Oberonia, commonly known as fairy orchids, is a genus of flowering plants in the family Orchidaceae. Orchids in this genus are epiphytic or lithophytic plants with the leaves arranged fan-like, overlapping at the base and spreading near the tips. Large numbers of tiny, short-lived, cup-shaped, non-resupinate flowers are arranged on an arching flowering stem that emerges from the base of the uppermost leaf. There are about 270 species occurring from tropical and southern Africa to the Pacific.

==Description==
Orchids in the genus Oberonia are epiphytic or lithophytic, sympodial herbs with the leaves in an unusual fan-like arrangement, in two overlapping rows near the base before spreading. A large number of tiny, non-resupinate, short-lived flowers are arranged in whorls or spirals along an arching flowering stem. The sepals and petals are all more or less similar to and free from each other although the petals are narrower than the sepals. The labellum is rigidly fixed to the base of the column and usually has three lobes.

==Taxonomy and naming==
The genus Oberonia was first formally described in 1830 by John Lindley who published the description in The Genera and Species of Orchidaceous Plants.
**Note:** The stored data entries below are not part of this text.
### config.mk
export PLATFORM = sky130hd
export DESIGN_NAME = core_status_option_pc
export DESIGN_NICKNAME = d
export VERILOG_FILES = /design/src/hdl/core_regs_pkg.sv /design/src/hdl/alu_flags.sv /design/src/hdl/core_status_option_pc.sv /design/src/hdl/pc_unit.sv
export SDC_FILE = /design/constraint.sdc
export NUM_CORES = 1
export LEC_CHECK = 0
export ABC_AREA = 0
export BUFFER_PORTS_ARGS = -buffer_cell sky130_fd_sc_hd__buf_2
export CORE_MARGIN = 2
export CORE_UTILIZATION = 55
export DETAILED_ROUTE_END_ITERATION = 7
export PLACE_DENSITY = 0.81
export SLEW_MARGIN = 20
export SYNTH_ARGS = -nofsm -noshare
export SYNTH_HDL_FRONTEND = slang
export SYNTH_SLANG_ARGS = --single-unit
### constraint.sdc
create_clock -name clock_i -period 4.6 [get_ports clock_i]
set_input_delay 0.23 -clock clock_i [delete_from_list [all_inputs] [get_ports clock_i]]
set_output_delay 0.23 -clock clock_i [all_outputs]
set_load 0.005 [all_outputs]
### src/hdl/core_regs_pkg.sv
// shared constants and types for the core status, option and pc block
package core_regs_pkg;
   localparam logic [4:0] STATUS_ADDR = 5'h03;
   localparam logic [4:0] PCL_ADDR = 5'h02;
   localparam int PC_W = 11;
   localparam logic [10:0] RESET_VECTOR = 11'h7ff;
   localparam logic [5:0] CFG_RESET = 6'h3f;
   localparam int CFG_SRC_BIT = 5;
   localparam int CFG_EDGE_BIT = 4;
   localparam int CFG_PSA_BIT = 3;
   localparam int ST_PAGE_LSB = 5;
   localparam int ST_WDX_BIT = 4;
   localparam int ST_PD_BIT = 3;
   localparam int ST_Z_BIT = 2;
   localparam int ST_DC_BIT = 1;
   localparam int ST_C_BIT = 0;
   localparam logic [2:0] PAGE_RESET = 3'h0;

   typedef enum logic [2:0] {
      ALU_NONE, ALU_ADD, ALU_SUB, ALU_RRF, ALU_RLF, ALU_LOGIC
   } alu_op_t;

   typedef enum logic [2:0] {
      PC_SEQ, PC_JUMP, PC_CALL, PC_WRITE_LOW, PC_HOLD
   } pc_op_t;

   typedef struct packed {
      logic [2:0] page;
      logic wdx;
      logic pd;
      logic z;
      logic dc;
      logic c;
   } status_t;

   typedef struct packed {
      logic src;
      logic edge_sel;
      logic prescaler_assign;
      logic [2:0] ratio;
   } cfg_t;
endpackage : core_regs_pkg

### src/hdl/alu_flags.sv
// computes the alu result and arithmetic flags for one operation
`timescale 1ns/100ps
`default_nettype none
module alu_flags
   import core_regs_pkg::*;
(
   input wire alu_op_t op_i,
   input wire logic [7:0] a_i,
   input wire logic [7:0] b_i,
   input wire logic c_in_i,
   output logic [7:0] result_o,
   output logic z_o,
   output logic dc_o,
   output logic c_o,
   output logic upd_zdc_o,
   output logic upd_c_o
);
   logic [8:0] sum;
   logic [4:0] nib;
   always_comb begin
      sum = 9'h000;
      nib = 5'h00;
      result_o = a_i;
      c_o = c_in_i;
      dc_o = 1'b0;
      upd_zdc_o = 1'b0;
      upd_c_o = 1'b0;
      unique case (op_i)
         ALU_ADD: begin
            sum = {1'b0, a_i} + {1'b0, b_i};
            nib = {1'b0, a_i[3:0]} + {1'b0, b_i[3:0]};
            result_o = sum[7:0];
            c_o = sum[8];
            dc_o = nib[4];
            upd_zdc_o = 1'b1;
            upd_c_o = 1'b1;
         end
         ALU_SUB: begin
            // a - b as a + ~b + 1, carry out is the inverted borrow
            sum = {1'b0, a_i} + {1'b0, ~b_i} + 9'h001;
            nib = {1'b0, a_i[3:0]} + {1'b0, ~b_i[3:0]} + 5'h01;
            result_o = sum[7:0];
            c_o = sum[8];
            dc_o = nib[4];
            upd_zdc_o = 1'b1;
            upd_c_o = 1'b1;
         end
         ALU_RRF: begin
            result_o = {c_in_i, a_i[7:1]};
            c_o = a_i[0];
            upd_c_o = 1'b1;
         end
         ALU_RLF: begin
            result_o = {a_i[6:0], c_in_i};
            c_o = a_i[7];
            upd_c_o = 1'b1;
         end
         ALU_LOGIC: begin
            result_o = b_i;
            upd_zdc_o = 1'b1;
         end
         default: begin
            result_o = a_i;
         end
      endcase
      z_o = (result_o == 8'h00);
   end
endmodule : alu_flags
`default_nettype wire

### src/hdl/core_status_option_pc.sv
// core status register, write-only timer configuration and program counter
`timescale 1ns/100ps
`default_nettype none
module core_status_option_pc
   import core_regs_pkg::*;
(
   input wire logic clock_i,
   input wire logic rstn_i,
   input wire logic por_i,
   input wire logic wdt_clear_i,
   input wire logic sleep_i,
   input wire logic wdt_timeout_i,
   input wire logic option_load_i,
   input wire logic [7:0] acc_i,
   input wire alu_op_t alu_op_i,
   input wire logic [7:0] alu_a_i,
   input wire logic [7:0] alu_b_i,
   input wire logic file_wr_i,
   input wire logic [4:0] file_addr_i,
   input wire logic [7:0] file_wdata_i,
   input wire logic jump_i,
   input wire logic call_i,
   input wire logic stall_i,
   input wire logic [8:0] insn_addr_i,
   input wire logic [7:0] call_addr_i,
   input wire logic ext_count_pin_i,
   input wire logic instr_clk_tick_i,
   output logic [7:0] file_rdata_o,
   output logic [7:0] alu_result_o,
   output logic [10:0] pc_o,
   output logic timer_tick_o,
   output logic wdt_tick_o
);
   status_t status_r;
   status_t status_nxt;
   cfg_t cfg_r;
   cfg_t cfg_nxt;
   logic pin_q_r;
   logic pin_q_nxt;
   logic [7:0] presc_r;
   logic [7:0] presc_nxt;
   logic [8:0] presc_ext;
   logic timer_tick_r;
   logic timer_tick_nxt;
   logic wdt_tick_r;
   logic wdt_tick_nxt;
   logic [7:0] result;
   logic z_new;
   logic dc_new;
   logic c_new;
   logic upd_zdc;
   logic upd_c;
   logic wr_status;
   logic wr_pcl;
   logic src_evt;
   logic [3:0] shift;
   pc_op_t pc_op;
   logic [7:0] pc_low;

   alu_flags u_alu (
      .op_i(alu_op_i),
      .a_i(alu_a_i),
      .b_i(alu_b_i),
      .c_in_i(status_r.c),
      .result_o(result),
      .z_o(z_new),
      .dc_o(dc_new),
      .c_o(c_new),
      .upd_zdc_o(upd_zdc),
      .upd_c_o(upd_c)
   );

   // status writes carry raw file_wdata_i into page, z, dc and c but not wdx or pd; status flag bits that the alu operation updates take the alu flags instead
   assign wr_status = file_wr_i && (file_addr_i == STATUS_ADDR);
   assign wr_pcl = file_wr_i && (file_addr_i == PCL_ADDR);

   always_comb begin
      status_nxt = status_r;
      if (wr_status) begin
         status_nxt.page = file_wdata_i[7:5];
         if (!upd_zdc) begin
            status_nxt.z = file_wdata_i[ST_Z_BIT];
            status_nxt.dc = file_wdata_i[ST_DC_BIT];
         end
         if (!upd_c) begin
            status_nxt.c = file_wdata_i[ST_C_BIT];
         end
      end
      if (upd_zdc) begin
         status_nxt.z = z_new;
         status_nxt.dc = dc_new;
      end
      if (upd_c) begin
         status_nxt.c = c_new;
      end
      if (wdt_timeout_i) begin
         status_nxt.wdx = 1'b0;
      end
      if (sleep_i) begin
         status_nxt.wdx = 1'b1;
         status_nxt.pd = 1'b0;
      end
      if (wdt_clear_i || por_i) begin
         status_nxt.wdx = 1'b1;
         status_nxt.pd = 1'b1;
      end
   end

   always_comb begin
      cfg_nxt = cfg_r;
      if (option_load_i) begin
         cfg_nxt = acc_i[5:0];
      end
   end

   // prescaler: source select, edge detect, then divide
   always_comb begin
      pin_q_nxt = ext_count_pin_i;
      if (cfg_r.src) begin
         src_evt = cfg_r.edge_sel ? (pin_q_r && !ext_count_pin_i)
                                  : (!pin_q_r && ext_count_pin_i);
      end else begin
         src_evt = instr_clk_tick_i;
      end
      presc_nxt = presc_r;
      timer_tick_nxt = 1'b0;
      wdt_tick_nxt = 1'b0;
      presc_ext = {1'b0, presc_r} + 9'h001;
      shift = cfg_r.prescaler_assign ? {1'b0, cfg_r.ratio} : ({1'b0, cfg_r.ratio} + 4'h1);
      if (cfg_r.prescaler_assign) begin
         // watchdog path counts the instruction tick as its stand-in source
         if (instr_clk_tick_i) begin
            if (shift == 4'h0 || presc_ext[shift[2:0]] && presc_ext[7:0] == (8'h01 << shift)) begin
               presc_nxt = 8'h00;
               wdt_tick_nxt = 1'b1;
            end else begin
               presc_nxt = presc_ext[7:0];
            end
         end
      end else if (src_evt) begin
         if (presc_ext == (9'h001 << shift)) begin
            presc_nxt = 8'h00;
            timer_tick_nxt = 1'b1;
         end else begin
            presc_nxt = presc_ext[7:0];
         end
      end
   end

   always_ff @(posedge clock_i) begin
      if (!rstn_i) begin
         status_r <= '{page: PAGE_RESET, wdx: 1'b1, pd: 1'b1, z: 1'b0, dc: 1'b0, c: 1'b0};
         cfg_r <= CFG_RESET;
         pin_q_r <= 1'b0;
         presc_r <= 8'h00;
         timer_tick_r <= 1'b0;
         wdt_tick_r <= 1'b0;
      end else begin
         status_r <= status_nxt;
         cfg_r <= cfg_nxt;
         pin_q_r <= pin_q_nxt;
         presc_r <= presc_nxt;
         timer_tick_r <= timer_tick_nxt;
         wdt_tick_r <= wdt_tick_nxt;
      end
   end

   always_comb begin
      if (jump_i) begin
         pc_op = PC_JUMP;
         pc_low = result;
      end else if (call_i) begin
         pc_op = PC_CALL;
         pc_low = call_addr_i;
      end else if (wr_pcl) begin
         pc_op = PC_WRITE_LOW;
         pc_low = file_wdata_i;
      end else if (stall_i) begin
         pc_op = PC_HOLD;
         pc_low = result;
      end else begin
         pc_op = PC_SEQ;
         pc_low = result;
      end
   end

   pc_unit u_pc (
      .clock_i(clock_i),
      .rstn_i(rstn_i),
      .op_i(pc_op),
      .target_i(insn_addr_i),
      .low_i(pc_low),
      .page_i(status_r.page[1:0]),
      .pc_o(pc_o)
   );

   // configuration is write-only, so no file address returns it
   always_comb begin
      unique case (file_addr_i)
         STATUS_ADDR: file_rdata_o = status_r;
         PCL_ADDR: file_rdata_o = pc_o[7:0];
         default: file_rdata_o = 8'h00;
      endcase
   end
   assign alu_result_o = result;
   assign timer_tick_o = timer_tick_r;
   assign wdt_tick_o = wdt_tick_r;
endmodule : core_status_option_pc
`default_nettype wire

### src/hdl/pc_unit.sv
// program counter with sequential, jump, call and low byte write loads
`timescale 1ns/100ps
`default_nettype none
module pc_unit
   import core_regs_pkg::*;
(
   input wire logic clock_i,
   input wire logic rstn_i,
   input wire pc_op_t op_i,
   input wire logic [8:0] target_i,
   input wire logic [7:0] low_i,
   input wire logic [1:0] page_i,
   output logic [10:0] pc_o
);
   logic [10:0] pc_r;
   logic [10:0] pc_nxt;
   always_comb begin
      pc_nxt = pc_r;
      unique case (op_i)
         PC_SEQ: pc_nxt = pc_r + 11'h001;
         PC_JUMP: pc_nxt = {page_i, target_i};
         PC_CALL, PC_WRITE_LOW: pc_nxt = {page_i, 1'b0, low_i};
         PC_HOLD: pc_nxt = pc_r;
         default: pc_nxt = pc_r;
      endcase
   end
   always_ff @(posedge clock_i) begin
      if (!rstn_i) begin
         pc_r <= RESET_VECTOR;
      end else begin
         pc_r <= pc_nxt;
      end
   end
   assign pc_o = pc_r;
endmodule : pc_unit
`default_nettype wire

# After elaboration in Yosys (flattened, before gate mapping)
# Index checks and enable logic that the tools add are counted.
[totals]
regBits = 36
input_bits = 70
out_inout_bits = 29
word_cells = 101
[op_classes]
addsub = 9
order_cmp = 1
n_eq_ne = 14
shift = 2
muxes = 31
bitwise_logic = 4
reduce_logical = 25
[ops]
columns = ["operator", "n"]
rows = [
  ["$mux W8", 8],
  ["$pmux W8 S5", 1],
  ["$pmux W11 S3", 1],
  ["$add A8 B8 Y9", 2],
  ["$pmux W8 S2", 1],
  ["$mux W3", 5],
  ["$eq A3 B2 Y1 const B", 4],
  ["$add A11 B1 Y11 const B", 1],
  ["$add A4 B4 Y5", 2],
  ["$eq A5 B2 Y1 const B", 2],
  ["$add A8 B1 Y9 const B", 1],
  ["$add A9 B1 Y9 const B", 1],
  ["$eq A9 B9 Y1", 1],
  ["$mux W1", 9],
  ["$reduce_or A3 Y1", 3],
  ["$shl A1 B4 Y9 const A", 1],
  ["$eq A8 B8 Y1", 1],
  ["$logic_not A8 Y1", 1],
  ["$not A8 Y8", 1],
  ["$shl A1 B4 Y8 const A", 1],
  ["$eq A3 B1 Y1 const B", 2],
  ["$eq A3 B3 Y1 const B", 2],
  ["$reduce_bool A2 Y1", 3],
  ["$add A5 B1 Y5 const B", 1],
  ["21 further kinds", 31],
]

# Longest topological paths before layout
[logic_depth]
word_depth = 9
ltp_mapped = 11
mapped_depth_nobuf = 11

# Modules after synthesis
# Synthesis repeated with hierarchy kept, for this count alone.
[hier_totals]
hier_cells = 568
area_unflattened_um2 = 4260.3
[by_module_without_submodules]
columns = ["module", "instances", "cells_each", "area_each_um2", "seq_area_each_um2"]
rows = [
  ["core_status_option_pc", 1, 280, 2194.6, 500.5],
  ["alu_flags", 1, 185, 1275.0, 0.0],
  ["pc_unit", 1, 103, 790.8, 220.2],
]

# Worst setup path before layout
# Ideal clock, no wire load.
[synth_timing]
kind = "reg-to-reg"
start = "register cfg_r[1] (netlist name)"
end = "register presc_r[4]"
setup_ns = 0.132
t_arrival_ns = 2.478
required_time_ns = 4.468
path_slack_ns = 1.990
path_stages_with_launch = 11
n_path_buf = 1
synth_period_minus_slack_ns = 2.610
path_cell_list = "dfxtp_1 ha_1 buf_2 nor2_1 a311oi_1 a221o_1 a221oi_2 o211ai_2 o41a_1 nand4b_2 o311ai_1"
[synth_via]
elab_chain_cells = 9
word_cells_on_any_way = 16
classes_between = "add/sub: 1; eq/ne: 2; shift: 2; mux: 8; reduce/logical: 3"
[synth_lines]
columns = ["element", "line_no", "rtl"]
rows = [
  ["start, declared", "core_status_option_pc.sv:36", "cfg_t cfg_r;"],
  ["start signal, assigned", "core_status_option_pc.sv:160", "cfg_r <= cfg_nxt;"],
  ["$add A3 B1 Y4", "core_status_option_pc.sv:129", "shift = cfg_r.prescaler_assign ? {1'b0, cfg_r.ratio} : ({1'b0, cfg_r.ratio} + 4'h1);"],
  ["$mux W4 (*)", "core_status_option_pc.sv:129", ""],
  ["$bmux W1 S3 or $shl A1 B4 Y8 (tied branches)", "core_status_option_pc.sv:133", "if (shift == 4'h0 || presc_ext[shift[2:0]] && presc_ext[7:0] == (8'h01 << shift)) begin"],
  ["$mux W1 (implied by the code) or $eq A8 B8 Y1 (tied branches)", "core_status_option_pc.sv:133", ""],
  ["$logic_and A1 B1 Y1", "core_status_option_pc.sv:133", ""],
  ["$logic_or A1 B1 Y1", "core_status_option_pc.sv:133", ""],
  ["$mux W8", "core_status_option_pc.sv:133", ""],
  ["$mux W8", "core_status_option_pc.sv:132", "if (instr_clk_tick_i) begin"],
  ["$mux W8 (*)", "core_status_option_pc.sv:130", "if (cfg_r.prescaler_assign) begin"],
  ["end signal, assigned", "core_status_option_pc.sv:162", "presc_r <= presc_nxt;"],
  ["end, declared", "core_status_option_pc.sv:40", "logic [7:0] presc_r;"],
]
# Mark *: on every way between the ends. The rest lies on a longest branch, timed or not. The select of a mux whose other input is x is not followed.
# A chain may end at the register's enable or synchronous reset.

# Worst setup path after layout
[layout_timing]
start = "register cfg_r[0] (netlist name)"
end = "register presc_r[4]"
# Same word-level chain as after synthesis.

==> results.md <==
* Dpl ws at 1.30 ns
* Synth Register Bits at 36
* Setup_tns at 0 ns
* Crit start category: flip-flop
* Setup crit end kind: flip-flop
* Power per cell area at 213 mW/mm2
* Initial antenna violation count at 0
* Footprint of the multi-input gates at 0.00290 mm2
* Worst-Skew Late Latency at 0.29 ns
* DRC at 0
* Clock sinks at 36
* Core ar. at roughly 0.0068 mm2
* Register area at between 700 and 800 um2
* Total global routing overflow at 0
* Final Hold Vio Count at 0
* Crit share post-route at 0.734
* Unrepaired setup endpoints after global routing: false
* TritonCTS clock tree: built
* Clock transition at path regs at 0.08 ns
* Max H-tree Level at 2
* Vias in the first global route at 3902
* IO Count at 99
* Synth-to-layout area growth at 14.1%
* Main combinational cell family by area after synthesis: compound AO/OA/AOI/OAI gates
* Cell count after synthesis at 517
* Die height at 87.9 um
* Iter 0 DRT Violations at 250
* Sw power at about 0.35 mW
* Synthesized net count at just over 600
* Max cap viols at 0
* Port Buffer Count at 96
* Run status: finished, final reports clean
* Post-DR wirelength/cell at 16.1 um
* Slew HR at 0.385
* Worst Setup Path Type: flip-flop to flip-flop
* Share of cells above drive strength 1 at 0.217
* Number of synthesized flops with an enable pin at 0
* Worst Path Arrival at 3.55 ns
* Count of cell types in the netlist at 82
* Synth Area in XOR/XNOR at 0.0375
* Fin nets at 680
* Int Power at 0.597 mW
* Post-synthesis mux area share at 0.0666
* Clock Path Buffers at 2
* Skew final at 0.0122 ns
* Count of final max-slew check failures at 0
* Post-CTS Setup Bufs at 0
* Worst vdd ir at 0.133 mV
* Vias at 4349
* Post-DP HPWL at 8150 um
* Seq pwr share at 0.382
* Max frequency at 296 MHz
* # setup viols final at 0
* Avg Cell Area, Syn at ~7.5 um2
* WL final at around 11000 um
* Leak pwr at a little under 2 nW
* Post-route setup slack at around 1.2 ns
* Seq/Total Area, Yosys at 0.186
* Vias per cell at 6.35
* Clk pwr share at 0.259
* Combinational Power Share at 0.358
* Synth Area in Simple Gates at 0.247
* Mapped cell area at 0.00387 mm2
* Die Width at 87.9 um
* Initial DRT Pass Iterations at 5
* Die area at 0.00773 mm2
* Largest net degree at the start of global routing at 35
* Post-CTS Hold Buffers at 0
* Switching part of the total power at 0.366
* Filler instances at 608
* Post-CTS sizing at 0
* Root Driver: clkbuf_8
* Asr flop ratio synth at 0
* Synth warn at 0
* Total track usage at 0.285
* Slew @ Worst Pin at between 0.9 and 1 ns
* GPL Wtd Cong at 0.963
* Crit path time final at ~3.4 ns
* Compound-Gate Fraction of Synth Area at 0.322
* Cts bufs inserted at 5
* Adder-cell share of the synthesized area at 0.0750
* # rows at 30
* WP data required at between 4 and 5 ns
* Ant diodes at 0
* Antenna Nets Post-Route at 0
* Worst Path Max Fanout at 22
* Starting Density at 0.570
* Ys flop type: dfxtp_1
* Min-Delay Path Class: primary input to flip-flop
* First-pass GRT wire length at 18000 um
[Yosys cell counts (all sizes together), types with 6 or more instances]
cell type	number	area, um2
a21o	10	75.1
nand2b	9	58.8
inv	29	109
nand4	6	52.6
nor3	15	75.1
o211ai	9	72.6
mux2	6	67.6
a211oi	6	45.0
o21ai	39	195
ha	20	250
dfxtp	36	721
xnor2	9	78.8
mux2i	19	190
nor2b	11	68.8
o21bai	8	60.1
buf	18	95.1
a22oi	9	67.6
clkbuf	14	52.6
a21oi	34	170
nor2	38	150
nand3	16	85.1
a31oi	7	43.8
nor3b	7	52.6
a221oi	10	93.8
nand2	47	176
[worst paths after layout]
check	from	endpoint	slack, ns	depth (start not counted)
worst min register to register	status_r[3]$_SDFFE_PP1P_	status_r[3]$_SDFFE_PP1P_	0.49	2
worst max-delay path	cfg_r[0]$_SDFFE_PN1P_	presc_r[4]$_SDFFE_PN0P_	1.22	9
worst max register to register	cfg_r[0]$_SDFFE_PN1P_	presc_r[4]$_SDFFE_PN0P_	1.22	9
worst min-delay path	wdt_clear_i	status_r[4]$_SDFFE_PP1P_	0.14	3
[final cells by class]
cell class,instances,area share
Tap cell,96,0.0272
Clock inverter,1,0.00170
Clock buffer,7,0.0195
Sequential cell,36,0.163
Multi-Input combinational cell,420,0.655
Timing Repair Buffer,96,0.109
Inverter,29,0.0246
[registers in the layout, summed over array words and instances, names as in the netlist]
name and count:
cfg_r 6, presc_r 8, timer_tick_o 1, status_r 8
wdt_tick_o 1, pin_q_r 1, u_pc.pc_o 11
[worst max-delay path, stage by stage (launching register included)]
cell      delay, ns
dfxtp_1        0.72
ha_1           0.45
nor2_1         0.41
a311oi_1       0.16
a221o_1        0.30
a221oi_2       0.29
o211ai_2       0.17
o41a_1         0.48
nand4b_2       0.17
o311ai_1       0.10
[placed cells by master (no fill, tap or decap), types with 3 or more instances in the layout]
cell and count:
xor2_1 5, nand3b_1 4, nor2b_1 11, nand4_1 5, mux2_2 6, a22oi_1 9
nor3b_1 7, a21o_1 10, clkbuf_8 6, buf_2 96, a311oi_1 3, ha_1 20
nand3_1 15, o21ai_1 7, o221ai_1 3, inv_1 28, a221oi_1 9, dfxtp_1 36
nand2b_1 8, a21oi_1 34, o21a_1 5, a31oi_1 7, o22ai_1 5, nor3_1 15
a211oi_1 6, o21ai_0 32, nor2_1 37, o211ai_1 8, and3_1 4, mux2i_1 19
or2_2 3, nand2_1 47, o21bai_1 8, or4_1 3, o221a_2 3, xnor2_1 9
and2_1 3
[layer usage]
layer,track usage,part of all wire
met1,0.383,0.41
met2,0.487,0.49
met3,0.0386,0.084
met4,0.0643,0.016
met5,0,0
[cell families after synthesis]
logic type | after synthesis
AO/OA/AOI/OAI | 179
XOR/XNOR | 15
flip-flops | 36
adder cells (fa/ha/maj) | 22
AND/OR/NAND/NOR | 179
buffers and inverters | 61
multiplexers | 25
[stage by stage]
step / cell area (um2) / instances / power (mW) / hold slack, ns / utilization
after CTS: 4420 / 685 / 0.935 / 0.139 / 0.650
after detailed placement: 4330 / 677 / 0.695 / 0.439 / 0.637
final: 4420 / 685 / 0.942 / 0.137 / 0.650
after floorplan: 3870 / 517 / 0.590 / 0.326 / -
after global placement: 4330 / 677 / 0.684 / 0.425 / 0.637
after global routing: 4420 / 685 / 0.995 / 0.143 / 0.650
[power groups by stage]
stage | Sequential [mW] | Combinational [mW] | Clock [mW]
after floorplan | 0.351 | 0.239 | 0
after global placement | 0.365 | 0.319 | 0
final | 0.360 | 0.337 | 0.244
after detailed placement | 0.366 | 0.329 | 0
after global routing | 0.363 | 0.370 | 0.261
after CTS | 0.359 | 0.330 | 0.246
Note: power is estimated with default switching activity, not from simulation.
The name Oberonia is a reference to Oberon, the king of the fairies, referring to the tiny flowers of these orchids and to their unusual arrangement on the flowering stems.

==Distribution==
Orchids in the genus Oberonia are native to tropical Africa, southern Asia including India, China, Japan, Indochina, Indonesia and the Philippines) and to Australia, and various islands of the Pacific and Indian Oceans.